§ Materials provided:
......

`config.mk`:
```
export PLATFORM = sky130hd
export DESIGN_NAME = shps_present_state
export DESIGN_NICKNAME = d
export VERILOG_FILES = /design/src/rtl/shps_pkg.sv /design/src/rtl/shps_present_state.sv
export VERILOG_INCLUDE_DIRS = /design/src /design/src/rtl
export SDC_FILE = /design/constraint.sdc
export NUM_CORES = 1
export LEC_CHECK = 0
export ABC_AREA = 1
export BUFFER_PORTS_ARGS = -buffer_cell sky130_fd_sc_hd__buf_4
export CAP_MARGIN = 15
export CORE_ASPECT_RATIO = 0.9
export CORE_MARGIN = 2
export CORE_UTILIZATION = 44
export CTS_CLUSTER_DIAMETER = 60
export DETAILED_ROUTE_END_ITERATION = 8
export PLACE_DENSITY = 0.79
export SKIP_LAST_GASP = 1
export SYNTH_ARGS = -nofsm -noshare
export SYNTH_HDL_FRONTEND = slang
export SYNTH_SLANG_ARGS = --single-unit
```
`constraint.sdc`:
```
create_clock -name aclk -period 2 [get_ports aclk]
set_clock_uncertainty 0.05 [all_clocks]
set_input_delay 0.3 -clock aclk [delete_from_list [all_inputs] [get_ports aclk]]
set_output_delay 0.3 -clock aclk [all_outputs]
set_load 0.005 [all_outputs]
```
`src/rtl/shps_defs.svh`:
```
// constants for the sd present-state register bank
`ifndef SHPS_DEFS_SVH
`define SHPS_DEFS_SVH
`define SHPS_ADDR_CH0       32'h4ac0_0024
`define SHPS_ADDR_CH1       32'h4a80_0024
`define SHPS_RESET_VALUE    32'h000a_0000
`define SHPS_BIT_CMD        24
`define SHPS_BIT_DAT_HI     23
`define SHPS_BIT_DAT_LO     20
`define SHPS_BIT_WP         19
`define SHPS_BIT_CD_RAW     18
`define SHPS_BIT_STABLE     17
`define SHPS_BIT_INSERTED   16
`define SHPS_RSV_HI         31
`define SHPS_RSV_LO         25
`define SHPS_WP_TIED        1'h1
`define SHPS_CD_TIED        1'h0
`define SHPS_CLK_PERIOD_NS  50
`define SHPS_DEBOUNCE_NS    100000
`define SHPS_DEBOUNCE_CYC   ((`SHPS_DEBOUNCE_NS + `SHPS_CLK_PERIOD_NS - 1) / `SHPS_CLK_PERIOD_NS)
`define SHPS_RESP_OKAY      2'h0
`define SHPS_RESP_SLVERR    2'h2
`endif

```
`src/rtl/shps_pkg.sv`:
```
// types shared by the sd present-state register bank
package shps_pkg;
  typedef struct packed {
    logic       cmd;
    logic [3:0] dat;
  } shps_sd_lines_type;

  typedef enum logic {
    SHPS_IDLE = 1'b0,
    SHPS_RESP = 1'b1
  } shps_bus_state_type;
endpackage : shps_pkg

```
`src/rtl/shps_present_state.sv`:
```
// sd host present-state status registers, one or two channels, axi4-lite slave
`timescale 1ns/10ps
`include "shps_defs.svh"

module shps_present_state #(
  parameter int CHANNELS        = 2,
  parameter int DEBOUNCE_CYCLES = `SHPS_DEBOUNCE_CYC
) (
  // clock and reset
  input  wire  logic                                          aclk,
  input  wire  logic                                          aresetn,
  // axi4-lite write address and data
  input  wire  logic                                          s_axi_awvalid,
  output logic                                                s_axi_awready,
  input  wire  logic [31:0]                                   s_axi_awaddr,
  input  wire  logic [2:0]                                    s_axi_awprot,
  input  wire  logic                                          s_axi_wvalid,
  output logic                                                s_axi_wready,
  input  wire  logic [31:0]                                   s_axi_wdata,
  input  wire  logic [3:0]                                    s_axi_wstrb,
  // axi4-lite write response
  output logic                                                s_axi_bvalid,
  input  wire  logic                                          s_axi_bready,
  output logic [1:0]                                          s_axi_bresp,
  // axi4-lite read
  input  wire  logic                                          s_axi_arvalid,
  output logic                                                s_axi_arready,
  input  wire  logic [31:0]                                   s_axi_araddr,
  input  wire  logic [2:0]                                    s_axi_arprot,
  output logic                                                s_axi_rvalid,
  input  wire  logic                                          s_axi_rready,
  output logic [31:0]                                         s_axi_rdata,
  output logic [1:0]                                          s_axi_rresp,
  // sd pins, asynchronous
  input  wire  shps_pkg::shps_sd_lines_type [CHANNELS-1:0]    sd_lines,
  // controller side, same clock
  input  wire  logic [CHANNELS-1:0]                           soft_reset_all,
  output logic [CHANNELS-1:0]                                 card_inserted_debounced
);

  localparam int CNT_W = $clog2(DEBOUNCE_CYCLES + 1);

  // only two channel addresses exist, and a single count would hide the unsettled phase
  if (CHANNELS < 1 || CHANNELS > 2) begin : g_bad_channels
    $error("shps: only one or two channels have an address");
  end
  if (DEBOUNCE_CYCLES < 2) begin : g_bad_debounce
    $error("shps: debounce count must be at least two");
  end

  logic [31:0] status [CHANNELS];

  function automatic logic [31:0] chan_addr(input int idx);
    chan_addr = (idx == 0) ? `SHPS_ADDR_CH0 : `SHPS_ADDR_CH1;
  endfunction : chan_addr

  genvar c;
  generate
    for (c = 0; c < CHANNELS; c++) begin : g_ch
      shps_pkg::shps_sd_lines_type lines_meta_q;
      shps_pkg::shps_sd_lines_type lines_q;
      logic                        wp_meta_q;
      logic                        wp_q;
      logic                        cd_n_meta_q;
      logic                        cd_n_q;
      logic                        cd_raw;
      logic                        cd_prev_q;
      logic [CNT_W-1:0]            cnt_q;
      logic                        stable_q;
      logic                        inserted_q;

      // line levels: two flops, soft reset returns them to reset view
      always_ff @(posedge aclk) begin
        if (!aresetn || soft_reset_all[c]) begin
          lines_meta_q <= '0;
          lines_q      <= '0;
        end else begin
          lines_meta_q <= sd_lines[c];
          lines_q      <= lines_meta_q;
        end
      end

      // pins tied inside the device; kept through the synchroniser so a real pin drops in
      always_ff @(posedge aclk) begin
        if (!aresetn || soft_reset_all[c]) begin
          wp_meta_q <= 1'h1;
          wp_q      <= 1'h1;
        end else begin
          wp_meta_q <= `SHPS_WP_TIED;
          wp_q      <= wp_meta_q;
        end
      end

      // card detect on hardware reset only: a soft reset here would fake a removal
      // and drag the stable and inserted bits down through the debouncer
      always_ff @(posedge aclk) begin
        if (!aresetn) begin
          cd_n_meta_q <= 1'h1;
          cd_n_q      <= 1'h1;
        end else begin
          cd_n_meta_q <= `SHPS_CD_TIED;
          cd_n_q      <= cd_n_meta_q;
        end
      end

      assign cd_raw = ~cd_n_q;

      // debouncer runs on hardware reset only, soft reset must not touch it
      always_ff @(posedge aclk) begin
        if (!aresetn) begin
          cd_prev_q  <= 1'h0;
          cnt_q      <= '0;
          stable_q   <= 1'h1;
          inserted_q <= 1'h0;
        end else if (cd_raw != cd_prev_q) begin
          cd_prev_q  <= cd_raw;
          cnt_q      <= '0;
          stable_q   <= 1'h0;
          inserted_q <= 1'h0;
        end else if (cnt_q != CNT_W'(DEBOUNCE_CYCLES)) begin
          cnt_q <= cnt_q + CNT_W'(1);
          if (cnt_q == CNT_W'(DEBOUNCE_CYCLES - 1)) begin
            stable_q   <= 1'h1;
            inserted_q <= cd_raw;
          end
        end
      end

      assign card_inserted_debounced[c] = inserted_q;

      always_comb begin
        status[c]                                      = '0;
        status[c][`SHPS_BIT_CMD]                       = lines_q.cmd;
        status[c][`SHPS_BIT_DAT_HI:`SHPS_BIT_DAT_LO]   = lines_q.dat;
        status[c][`SHPS_BIT_WP]                        = wp_q;
        status[c][`SHPS_BIT_CD_RAW]                    = cd_raw;
        status[c][`SHPS_BIT_STABLE]                    = stable_q;
        status[c][`SHPS_BIT_INSERTED]                  = inserted_q;
      end

    end
  endgenerate

  // write side: address and data taken in either order, then one response
  logic        aw_held_q;
  logic        w_held_q;
  logic        aw_hit_q;
  logic        bvalid_q;
  logic [1:0]  bresp_q;
  logic        aw_hit;

  always_comb begin
    aw_hit = 1'b0;
    for (int i = 0; i < CHANNELS; i++) begin
      if (s_axi_awaddr == chan_addr(i)) aw_hit = 1'b1;
    end
  end

  assign s_axi_awready = !aw_held_q && !bvalid_q;
  assign s_axi_wready  = !w_held_q && !bvalid_q;
  assign s_axi_bvalid  = bvalid_q;
  assign s_axi_bresp   = bresp_q;

  always_ff @(posedge aclk) begin
    if (!aresetn) begin
      aw_held_q <= 1'b0;
      w_held_q  <= 1'b0;
      aw_hit_q  <= 1'b0;
      bvalid_q  <= 1'b0;
      bresp_q   <= `SHPS_RESP_OKAY;
    end else if (bvalid_q) begin
      if (s_axi_bready) bvalid_q <= 1'b0;
    end else if ((aw_held_q || s_axi_awvalid) && (w_held_q || s_axi_wvalid)) begin
      // read-only bank: write data is dropped, mapped address still answers okay
      aw_held_q <= 1'b0;
      w_held_q  <= 1'b0;
      bvalid_q  <= 1'b1;
      bresp_q   <= (aw_held_q ? aw_hit_q : aw_hit) ? `SHPS_RESP_OKAY : `SHPS_RESP_SLVERR;
    end else begin
      if (s_axi_awvalid) begin
        aw_held_q <= 1'b1;
        aw_hit_q  <= aw_hit;
      end
      if (s_axi_wvalid) w_held_q <= 1'b1;
    end
  end

  // read side: one cycle from address to data
  shps_pkg::shps_bus_state_type rd_state_q;
  logic [31:0]                  rdata_q;
  logic [1:0]                   rresp_q;
  logic [31:0]                  rd_word;
  logic                         rd_hit;

  always_comb begin
    rd_word = '0;
    rd_hit  = 1'b0;
    for (int i = 0; i < CHANNELS; i++) begin
      if (s_axi_araddr == chan_addr(i)) begin
        rd_word = status[i];
        rd_hit  = 1'b1;
      end
    end
  end

  assign s_axi_arready = (rd_state_q == shps_pkg::SHPS_IDLE);
  assign s_axi_rvalid  = (rd_state_q == shps_pkg::SHPS_RESP);
  assign s_axi_rdata   = rdata_q;
  assign s_axi_rresp   = rresp_q;

  always_ff @(posedge aclk) begin
    if (!aresetn) begin
      rd_state_q <= shps_pkg::SHPS_IDLE;
      rdata_q    <= '0;
      rresp_q    <= `SHPS_RESP_OKAY;
    end else begin
      case (rd_state_q)
        shps_pkg::SHPS_IDLE: begin
          if (s_axi_arvalid) begin
            rd_state_q <= shps_pkg::SHPS_RESP;
            rdata_q    <= rd_word;
            rresp_q    <= rd_hit ? `SHPS_RESP_OKAY : `SHPS_RESP_SLVERR;
          end
        end
        shps_pkg::SHPS_RESP: begin
          if (s_axi_rready) rd_state_q <= shps_pkg::SHPS_IDLE;
        end
        default: rd_state_q <= shps_pkg::SHPS_IDLE;
      endcase
    end
  end
endmodule : shps_present_state

```
==> impl_metrics.xml <==
<?xml version="1.0" encoding="UTF-8"?>
<metrics>
  <group name="outcome">
    <metric name="run_status" unit="">complete, no violations</metric>
  </group>
  <group name="final_layout">
    <metric name="insertedDiodeCount" unit="">0</metric>
    <metric name="syn2layout_area_growth" unit="%">30.59</metric>
    <metric name="mostFrequentLayoutCells" unit="">sky130_fd_sc_hd__buf_4, sky130_fd_sc_hd__inv_1, sky130_fd_sc_hd__nor2_1, sky130_fd_sc_hd__dfxtp_1, sky130_fd_sc_hd__nand2_1</metric>
    <metric name="layout.cells.most_common" unit="">sky130_fd_sc_hd__buf_4</metric>
    <metric name="num-nets-final" unit="">678</metric>
    <metric name="final_layout_size_suffix_gt1_share" unit="%">24.73</metric>
    <metric name="fillerInstances" unit="">628</metric>
  </group>
  <group name="global_routing">
    <metric name="grt_overflow_total" unit="">0</metric>
    <metric name="global_route.usage.total" unit="%">17.48</metric>
    <metric name="met3_layer_usage_reported_by_global_route" unit="%">6.912</metric>
    <metric name="first_global_vias" unit="">2706</metric>
    <metric name="grt_antenna_before_repair" unit="">0</metric>
    <metric name="grt.met1_usage" unit="%">19.98</metric>
    <metric name="top_usage_layer" unit="">met2</metric>
    <metric name="grt_max_degree" unit="">17</metric>
    <metric name="grt.met2_usage" unit="%">30.11</metric>
    <metric name="grt_first_pass_wirelength" unit="um">11100</metric>
  </group>
  <group name="floorplanning">
    <metric name="num_rows" unit="">29</metric>
    <metric name="top_level_ports" unit="">168</metric>
    <metric name="placeableCoreArea" unit="um2">6967</metric>
    <metric name="die-width" unit="um">93.07</metric>
    <metric name="start_util" unit="%">45.10</metric>
    <metric name="chipHeight" unit="um">84.17</metric>
    <metric name="fp.dieArea" unit="um2">7833</metric>
  </group>
  <group name="placed_design">
    <metric name="hpwl" unit="um">5193</metric>
    <metric name="portBuffers" unit="">99</metric>
    <metric name="gp_congestion" unit="">0.7724</metric>
  </group>
  <group name="routing">
    <metric name="wl_per_cell" unit="um">10.33</metric>
    <metric name="drtIter0Drc" unit="">131</metric>
    <metric name="dr_total_vias" unit="">2896</metric>
    <metric name="remaining_drcs" unit="">0</metric>
    <metric name="drt_first_pass_iters" unit="">5</metric>
    <metric name="finalWirelength" unit="um">6683</metric>
    <metric name="post_drt_via_cell_ratio" unit="">4.476</metric>
    <metric name="ant_nets" unit="">0</metric>
  </group>
  <group name="pwr">
    <metric name="pwr-share-comb" unit="%">11.3</metric>
    <metric name="p_leak" unit="nW">1.991</metric>
    <metric name="clock_power_share" unit="%">43.3</metric>
    <metric name="power_switching_share" unit="%">22.69</metric>
    <metric name="cell_internal_pwr" unit="mW">2.387</metric>
    <metric name="peak_ir_drop_on_the_vdd_network" unit="mV">0.7460</metric>
    <metric name="sequentialPowerShare" unit="%">45.3</metric>
    <metric name="powerDensity" unit="nW/um2">752.7</metric>
    <metric name="switching_power" unit="mW">0.7006</metric>
  </group>
  <group name="worst_hold_path">
    <metric name="timing.hold.worst_path_depth" unit="">3</metric>
    <metric name="hp-class" unit="">input pin to flop</metric>
  </group>
  <group name="clock_tree">
    <metric name="tritoncts_buffers" unit="">9</metric>
    <metric name="cts_hold_buf" unit="">0</metric>
    <metric name="worst_skew_pair.late_latency" unit="ns">0.34</metric>
    <metric name="cts_num_sinks" unit="">66</metric>
    <metric name="path_clk_slew" unit="ns">0.07</metric>
    <metric name="clk_root_buffer_cell" unit="">sky130_fd_sc_hd__clkbuf_8</metric>
    <metric name="cts.path.max_buffers" unit="">2</metric>
    <metric name="cts_resized" unit="">0</metric>
    <metric name="clock_tree_from_tritoncts" unit="">built</metric>
    <metric name="cts_setup_buffers" unit="">0</metric>
    <metric name="h-tree-depth" unit="">3</metric>
  </group>
  <group name="synth">
    <metric name="ys.warnings.count" unit="">0</metric>
    <metric name="ys_async_sr_fraction" unit="%">0</metric>
    <metric name="netlist-cell-type-count" unit="">30</metric>
    <metric name="mappedNetlistArea" unit="um2">3142</metric>
    <metric name="synth-edff-count" unit="">0</metric>
    <metric name="ys_ff_latch" unit="">66</metric>
    <metric name="syn_area_per_cell" unit="um2">7.029</metric>
    <metric name="seq_area_frac_synth" unit="%">42.05</metric>
    <metric name="synthCells" unit="">447</metric>
    <metric name="yosys_most_used_dff" unit="">sky130_fd_sc_hd__dfxtp_1</metric>
  </group>
  <group name="critical_path">
    <metric name="timing.reg2reg.worst_path_depth" unit="">7</metric>
    <metric name="critPathKind" unit="">flop to flop</metric>
    <metric name="cp_max_fo" unit="">5</metric>
    <metric name="startpoint_type" unit="">flop</metric>
    <metric name="worst-endpoint-arrival" unit="ns">1.75</metric>
    <metric name="required_arrival_time_at_the_worst_endpoint" unit="ns">2.23</metric>
    <metric name="worst_setup_path_end_kind" unit="">flop</metric>
  </group>
  <group name="timing">
    <metric name="finalCriticalPeriod" unit="ns">1.515</metric>
    <metric name="grt_setup_unrepaired" unit="">false</metric>
    <metric name="final-max-slew-violation-count" unit="">0</metric>
    <metric name="report.final.hold_viol_count" unit="">0</metric>
    <metric name="final_min_period_over_clock_period" unit="%">75.76</metric>
    <metric name="max_frequency" unit="GHz">0.6600</metric>
    <metric name="timing.final.setup_violations" unit="">0</metric>
    <metric name="setup-tns-final" unit="ns">0</metric>
    <metric name="finalHoldWorstSlack" unit="ns">0.1148</metric>
  </group>
  <group name="flow_run">
    <metric name="max-cap-violations" unit="">0</metric>
  </group>
</metrics>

......

§ Required work:
Match on "write" and report each line of the data above that has it.

§ Output of the exercise:
  // axi4-lite write address and data
  // axi4-lite write response
  // write side: address and data taken in either order, then one response
      // read-only bank: write data is dropped, mapped address still answers okay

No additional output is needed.